$ cat config.mk
export PLATFORM = sky130hd
export DESIGN_NAME = bypass_register_file
export DESIGN_NICKNAME = d
export VERILOG_FILES = /design/src/rtl/fwd_pkg.sv /design/src/rtl/bypass_read_select.sv /design/src/rtl/bypass_register_file.sv
export SDC_FILE = /design/constraint.sdc
export NUM_CORES = 1
export LEC_CHECK = 0
export ABC_AREA = 0
export CORE_MARGIN = 4
export CORE_UTILIZATION = 40
export CTS_BUF_LIST = sky130_fd_sc_hd__clkbuf_4
export DETAILED_ROUTE_END_ITERATION = 16
export PLACE_DENSITY_LB_ADDON = 0.05
export SLEW_MARGIN = 40
export SYNTH_ARGS = -nofsm -noshare
export SYNTH_HDL_FRONTEND = slang
export SYNTH_SLANG_ARGS = --single-unit
$ cat constraint.sdc
create_clock -name clk -period 3.1 [get_ports clk]
set_clock_uncertainty 0.15 [all_clocks]
set_input_delay 0.31 -clock clk [delete_from_list [all_inputs] [get_ports clk]]
set_output_delay 0.31 -clock clk [all_outputs]
set_load 0.01 [all_outputs]
$ cat src/rtl/fwd_pkg.sv
// Shared definitions for the writeback forwarding path: address width
// helper, the zero-register index and the default in-flight entry layout.
package fwd_pkg;

    // Width of a register address; a single-register file still gets one bit.
    function automatic int unsigned reg_addr_width(input int unsigned count);
        return (count > 1) ? $clog2(count) : 1;
    endfunction

    localparam int unsigned ZeroRegIndex     = 0;
    localparam int unsigned DefaultAddrWidth = 3;
    localparam int unsigned DefaultDataWidth = 16;

    // In-flight writeback entry at the default widths. Modules with other
    // widths declare the same {valid, addr, data} layout locally and hand it
    // to the read selector through its type parameter.
    typedef struct packed {
        logic                        valid;
        logic [DefaultAddrWidth-1:0] addr;
        logic [DefaultDataWidth-1:0] data;
    } fwd_entry_t;

endpackage

$ cat src/rtl/bypass_read_select.sv
// One read port: picks the youngest matching in-flight stage, otherwise the
// register-file word, and reports which stage supplied the data.
module bypass_read_select
    import fwd_pkg::*;
#(
    parameter int unsigned ForwardDepth     = 2,
    parameter int unsigned RegAddrWidth     = 3,
    parameter int unsigned DataWidth        = 16,
    parameter int unsigned ZeroRegHardwired = 1,
    parameter type         EntryT           = fwd_entry_t
) (
    input  EntryT [ForwardDepth-1:0] stages,
    input  logic  [DataWidth-1:0]    regWord,
    input  logic  [RegAddrWidth-1:0] rdAddr,
    output logic  [DataWidth-1:0]    rdData,
    output logic  [ForwardDepth-1:0] fwdHit
);

    logic found;
    logic isZeroReg;

    assign isZeroReg = (ZeroRegHardwired != 0) && (rdAddr == RegAddrWidth'(ZeroRegIndex));

    // Priority scan from stage 0 (youngest) to the oldest stage.
    always_comb begin
        rdData = regWord;
        fwdHit = '0;
        found  = 1'b0;
        for (int unsigned i = 0; i < ForwardDepth; i++) begin
            if (!found && stages[i].valid && (stages[i].addr == rdAddr)) begin
                rdData    = stages[i].data;
                fwdHit[i] = 1'b1;
                found     = 1'b1;
            end
        end
        if (isZeroReg) begin
            rdData = '0;
            fwdHit = '0;
        end
    end

endmodule

$ cat src/rtl/bypass_register_file.sv
// Architectural register file fronted by a ForwardDepth-deep pipeline of
// in-flight writeback results; read ports see the youngest pending value.
module bypass_register_file
    import fwd_pkg::*;
#(
    parameter int unsigned ReadPortCount    = 3,
    parameter int unsigned ForwardDepth     = 2,
    parameter int unsigned RegisterCount    = 8,
    parameter int unsigned DataWidth        = 16,
    parameter int unsigned ZeroRegHardwired = 1,
    localparam int unsigned RegAddrWidth    = reg_addr_width(RegisterCount)
) (
    input  logic                                         clk,
    input  logic                                         rst_n,
    input  logic                                         clk_en,
    input  logic                                         flush,
    input  logic                                         wr_valid,
    input  logic [RegAddrWidth-1:0]                      wr_addr,
    input  logic [DataWidth-1:0]                         wr_data,
    input  logic [ReadPortCount-1:0][RegAddrWidth-1:0]   rd_addr,
    output logic [ReadPortCount-1:0][DataWidth-1:0]      rd_data,
    output logic [ReadPortCount-1:0][ForwardDepth-1:0]   rd_fwd_hit,
    output logic                                         commit_valid,
    output logic [RegAddrWidth-1:0]                      commit_addr,
    output logic [DataWidth-1:0]                         commit_data
);

    typedef struct packed {
        logic                    valid;
        logic [RegAddrWidth-1:0] addr;
        logic [DataWidth-1:0]    data;
    } entry_t;

    entry_t [ForwardDepth-1:0]               stages;
    entry_t                                  incoming;
    logic   [DataWidth-1:0]                  regFile [RegisterCount];
    logic   [ReadPortCount-1:0][DataWidth-1:0] rfWord;
    logic                                    lastInRange;

    // Stage-entry record; writes to the hardwired zero register never enter.
    always_comb begin
        incoming.valid = wr_valid &&
            !((ZeroRegHardwired != 0) && (wr_addr == RegAddrWidth'(ZeroRegIndex)));
        incoming.addr  = wr_addr;
        incoming.data  = wr_data;
    end

    assign lastInRange  = 32'(stages[ForwardDepth-1].addr) < RegisterCount;
    assign commit_valid = stages[ForwardDepth-1].valid;
    assign commit_addr  = stages[ForwardDepth-1].addr;
    assign commit_data  = stages[ForwardDepth-1].data;

    // Stage shift, commit of the oldest stage, flush squash and reset.
    // A flush only drops valid bits, so the oldest entry never reaches the
    // register file at that edge.
    always_ff @(posedge clk) begin
        if (!rst_n) begin
            stages <= '0;
            for (int unsigned r = 0; r < RegisterCount; r++) begin
                regFile[r] <= '0;
            end
        end else if (clk_en) begin
            if (flush) begin
                for (int unsigned i = 0; i < ForwardDepth; i++) begin
                    stages[i].valid <= 1'b0;
                end
            end else begin
                if (stages[ForwardDepth-1].valid && lastInRange) begin
                    regFile[stages[ForwardDepth-1].addr] <= stages[ForwardDepth-1].data;
                end
                stages[0] <= incoming;
                for (int unsigned i = 1; i < ForwardDepth; i++) begin
                    stages[i] <= stages[i-1];
                end
            end
        end
    end

    for (genvar p = 0; p < ReadPortCount; p++) begin : gReadPort
        assign rfWord[p] = (32'(rd_addr[p]) < RegisterCount) ? regFile[rd_addr[p]] : '0;

        bypass_read_select #(
            .ForwardDepth    (ForwardDepth),
            .RegAddrWidth    (RegAddrWidth),
            .DataWidth       (DataWidth),
            .ZeroRegHardwired(ZeroRegHardwired),
            .EntryT          (entry_t)
        ) uSelect (
            .stages (stages),
            .regWord(rfWord[p]),
            .rdAddr (rd_addr[p]),
            .rdData (rd_data[p]),
            .fwdHit (rd_fwd_hit[p])
        );
    end

endmodule

Word level (Yosys, flattened, before mapping)
Memory sizes are Yosys's and may differ from the RTL's. Cells that the tools add are included.

Equal/unequal tests: 6. Muxes and demuxes: 29. Bitwise operators: 1. Reductions and logical operators: 20.

Operators with widths (count): two-way mux 16 bit (10); equality test 3 bit (6); OR reduction 16 bit (1); two-way mux 1 bit (15); zero test 3 bit (4); logical AND 1 bit (10); two-way mux 2 bit (3); zero test 1 bit (4); two-way mux 3 bit (1); AND reduction 2 bit (1); inverter 1 bit (1).

Flip-flop bits (word level): 40. Bits in writable memories: 128. Input bits: 33. Logic and storage cells: 63. Memories kept: 1.

Memory list: regFile (words 8, bits a word 16, read ports 3, clocked after memory_dff 0, wr ports 8, line bypass_register_file.sv:36) `logic [DataWidth-1:0] regFile [RegisterCount];`.

Longest topological paths before layout
Depth in word-level cells: 8. Depth in mapped cells: 7.

Cells and area by module
Synthesis repeated with hierarchy kept, for this count alone.

Cell total of the unflattened synthesis: 915. Area total of the unflattened synthesis: 11084.4 um^2.

Modules (own cells, without submodules): bypass_register_file (times used 1, cells an instance 651, area each 9425.3 um^2); bypass_read_select (times used 3, cells an instance 88, area each 553.0 um^2).

Worst setup path before layout
Ideal clock, no wire load.

Path type: register to register. Start point: reg, netlist name commit_valid. End point: mem regFile[6][0], enable pin. Setup time: 0.411 ns. Data arrival time: 2.155 ns. Required time: 2.539 ns. Slack: 0.384 ns. Stages on the path, launching flop included: 4. Cells stage by stage: dfxtp_1 -> clkbuf_1 -> nand4b_1 -> o21ai_0.

RTL lines (line): end, declared (bypass_register_file.sv:36).

==> results.json <==
{
  "grt_usage_pct": 24.1,
  "startpoint_type": "flip-flop",
  "crit_family": "buffers and inverters",
  "p_sw_share_pct": 31.3,
  "antenna_found_initial": 2,
  "hold_viol": 0,
  "synth_top_area_share_pct": 34.3,
  "dr.pass1.iters": 5,
  "synthXorXnorAreaFrac_pct": 1.91,
  "max_freq_mhz": 336,
  "cts_tree": "done",
  "h-tree-depth": 4,
  "remaining_drc_errors": 0,
  "hold_class": "in2reg",
  "finalPower_uw": 4990,
  "cts_buffers": 17,
  "synthSimpleGateAreaFrac_pct": 20.0,
  "tightest_slew_ns": 0.793,
  "ir_drop_v": 0.000184,
  "drv_slew": 0,
  "syn_to_final_growth_pct": 20.1,
  "drive_above_1_share_pct": 31.1,
  "vias": 8465,
  "p_leak_uw": 0.00481,
  "syn_area_mm2": 0.0112,
  "slowest_stage": "dfxtp_1",
  "clk_latency_ns": 0.61,
  "post_drt_via_cell_ratio": 5.80,
  "net-switching-power_uw": 1560,
  "finalNetCount": 1101,
  "power_frac_clock_pct": 28.4,
  "period_minus_slack_ns": 2.97,
  "pre_cts_ws_ns": 0.0583,
  "row_count": 61,
  "synthMuxAreaShare_pct": 24.1,
  "die_w_um": 175,
  "cp.depth": 7,
  "synth_area_per_cell_um2": 11.7,
  "path_class": "reg2out",
  "routabilityCongestion": 0.871,
  "place_hpwl_um": 26000,
  "routedWlPerCell_um": 25.3,
  "core_mm2": 0.0277,
  "syn_inst": 961,
  "post_cts_buffers": 0,
  "grt_pass1_wl_um": 54900,
  "synth_seq_cells": 168,
  "p_int_uw": 3430,
  "max_slew_margin_pct": 47.0,
  "netlist_top_cells_area": "edfxtp_1 (34%), mux4_2 (19%), and2_1 (7.2%)",
  "p_per_area_mw_per_mm2": 371,
  "synthAdderAreaFrac_pct": 0,
  "synth_top_family_by_area": "multiplexers",
  "cts_sinks": 168,
  "routed_wl_um": 36900,
  "reg2reg_depth": 4,
  "ctsHoldBuffers": 0,
  "path_max_fanout": 17,
  "grt_start_max_net_pins": 49,
  "synth_compound_area_share_pct": 6.68,
  "cts.path.max_buffers": 2,
  "crit_arrival_ns": 2.51,
  "cp_cell_sequence": "buf_6 -> xnor2_4 -> and4bb_2 -> bufbuf_16 -> o32ai_1 -> nor3_1 -> dlygate4sd2_1",
  "setup_viol": 0,
  "syn-num-nets": 994,
  "ctsRootBufferMaster": "clkbuf_4",
  "fin_ws_ns": 0.128,
  "period_share_pct": 95.9,
  "synth.yosys.seq_area_share_pct": 41.4,
  "endpoint_kind": "output pin",
  "ant_nets": 0,
  "ys.warnings.count": 0,
  "dieArea_mm2": 0.0308,
  "comb_power_share_pct": 20.6,
  "synth_cell_type_count": 36,
  "status": "completed",
  "drtIter0Drc": 803,
  "pwr-share-seq_pct": 51.0,
  "grt-ovfl-total": 0,
  "timing.setup.tns_ns": 0,
  "initial_utilization_pct": 40.5,
  "hold_path_depth": 3,
  "cpPeakStageDelay_ns": 0.34,
  "port-buffer-count": 106,
  "rsz0062_at_grt": "no",
  "critPathBufInv": 3,
  "max_cap_viol_count": 0,
  "synth_top_area_cell": "edfxtp_1",
  "grt_pass1_vias": 8557,
  "die_h_um": 175,
  "path_clk_slew_ns": 0.17,
  "num_io_pins": 107,
  "crit_required_ns": 2.64
}
[metal layers]
metal	routed length, um	part of all wire [%]	GRT usage (%)
met1	15200	41	32.0
met4	888	2.4	7.18
met2	18700	51	41.2
met3	2080	5.6	3.40
met5	19	0.051	0
[tightest hold or removal path, cell delays in order]
cell and delay (ns):
clkdlybuf4s50_1 0.39, nand2_1 0.05, a21boi_0 0.06
[final timing paths]
kind                                  endpoint                         from  slack, ns
setup / recovery                   rd_data[38]      stages[18]$_SDFFE_PN0P_       0.13
hold / removal          stages[2]$_SDFFE_PN0P_                   wr_data[2]       0.08
setup reg to reg  regFile[1][14]$_SDFFCE_PN0P_  commit_addr[0]$_SDFFE_PN0P_       1.08
hold reg to reg        stages[13]$_SDFFE_PN0P_      stages[13]$_SDFFE_PN0P_       0.34
[Yosys cell counts]
library cell	number
a21boi_0	38
and2_1	129
and2b_1	1
and4_1	3
and4bb_1	3
buf_1	2
buf_2	33
buf_4	22
buf_6	13
clkbuf_1	38
clkbuf_2	5
dfxtp_1	40
edfxtp_1	128
inv_1	1
mux2_2	48
mux4_2	96
nand2_1	126
nand2b_1	18
nand3_1	3
nand4_1	1
nand4b_1	1
nor2_1	6
nor2b_1	20
nor3_1	97
nor3_2	5
nor4_1	3
nor4bb_1	1
o21a_1	1
o21ai_0	6
o22ai_1	1
o32ai_1	48
or2_2	3
or2b_1	3
xnor2_1	9
xnor2_4	3
xor2_1	6
[state kept, by name (all words and copies together), names as in the netlist]
| register | cells |
|---|---|
| stages | 20 |
| commit_valid | 1 |
| commit_data | 16 |
| commit_addr | 3 |
| regFile | 128 |
[final cells by class]
class,instances,area [um^2]
Sequential cell,168,4660
Clock inverter,15,175
Antenna cell,1,2.50
Multi-Input combinational cell,679,6110
Tap cell,378,473
Clock buffer,17,128
Timing Repair Buffer,201,1910
Inverter,1,3.75
Fill cell,2541,14200
[power groups by stage]
stage / logic (uW) / registers, uW / clock network (uW)
finish: 1030 / 2540 / 1420
CTS: 1030 / 2550 / 1450
global placement: 1060 / 2590 / 0
floorplan: 621 / 2570 / 0
global route: 1090 / 2560 / 1540
detailed placement: 1060 / 2600 / 0
[per-stage QoR]
stage / utilization (%) / cell area (um^2) / hold slack, ns / cells
after floorplan: - / 11200 / 0.305 / 961
after global placement: 46.9 / 13000 / 0.322 / 1425
after detailed placement: 46.9 / 13000 / 0.327 / 1425
after CTS: 48.4 / 13400 / 0.0246 / 1458
after global routing: 48.6 / 13500 / 0.0447 / 1460
final: 48.6 / 13500 / 0.0775 / 1460
[cells in the final DEF (no fill, tap or decap), types with 7 or more instances in the layout]
cell,netlist,final
and2_1,129,129
edfxtp_1,128,128
nand2_1,126,126
mux4_2,96,96
nor3_1,97,80
buf_4,22,76
mux2_2,48,48
clkdlybuf4s50_1,0,47
o32ai_1,48,41
dlygate4sd2_1,0,40
a21boi_0,38,38
dfxtp_1,40,34
nor2b_1,20,19
nor3_2,5,19
nand2b_1,18,18
clkbuf_4,0,17
buf_12,0,16
xnor2_1,9,9
o32ai_2,0,7
buf_2,33,7
[cells by family after synthesis]
kind of cell / after synthesis
AOI/OAI and AO/OA: 94
muxes: 144
buffers and inverters: 114
and+or+nand+nor: 423
DFF: 168
xor gates and xnor gates: 18
[timing repair]
item                                    CTS  global route
pin swaps                                11             6
hold endpoints to repair                  0             0
resized for setup                        79            26
gates cloned                              1             0
endpoints found under the setup margin   52            14
Power figures use the tool's default switching activity.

How to complete this task | From the entries above, give again exactly the lines running from the line with "regFile[r] <= '0;" to the line with "Memory sizes are"; include both of those lines.

Answer to the exercise |
                regFile[r] <= '0;
            end
        end else if (clk_en) begin
            if (flush) begin
                for (int unsigned i = 0; i < ForwardDepth; i++) begin
                    stages[i].valid <= 1'b0;
                end
            end else begin
                if (stages[ForwardDepth-1].valid && lastInRange) begin
                    regFile[stages[ForwardDepth-1].addr] <= stages[ForwardDepth-1].data;
                end
                stages[0] <= incoming;
                for (int unsigned i = 1; i < ForwardDepth; i++) begin
                    stages[i] <= stages[i-1];
                end
            end
        end
    end

    for (genvar p = 0; p < ReadPortCount; p++) begin : gReadPort
        assign rfWord[p] = (32'(rd_addr[p]) < RegisterCount) ? regFile[rd_addr[p]] : '0;

        bypass_read_select #(
            .ForwardDepth    (ForwardDepth),
            .RegAddrWidth    (RegAddrWidth),
            .DataWidth       (DataWidth),
            .ZeroRegHardwired(ZeroRegHardwired),
            .EntryT          (entry_t)
        ) uSelect (
            .stages (stages),
            .regWord(rfWord[p]),
            .rdAddr (rd_addr[p]),
            .rdData (rd_data[p]),
            .fwdHit (rd_fwd_hit[p])
        );
    end

endmodule

Word level (Yosys, flattened, before mapping)
Memory sizes are Yosys's and may differ from the RTL's. Cells that the tools add are included.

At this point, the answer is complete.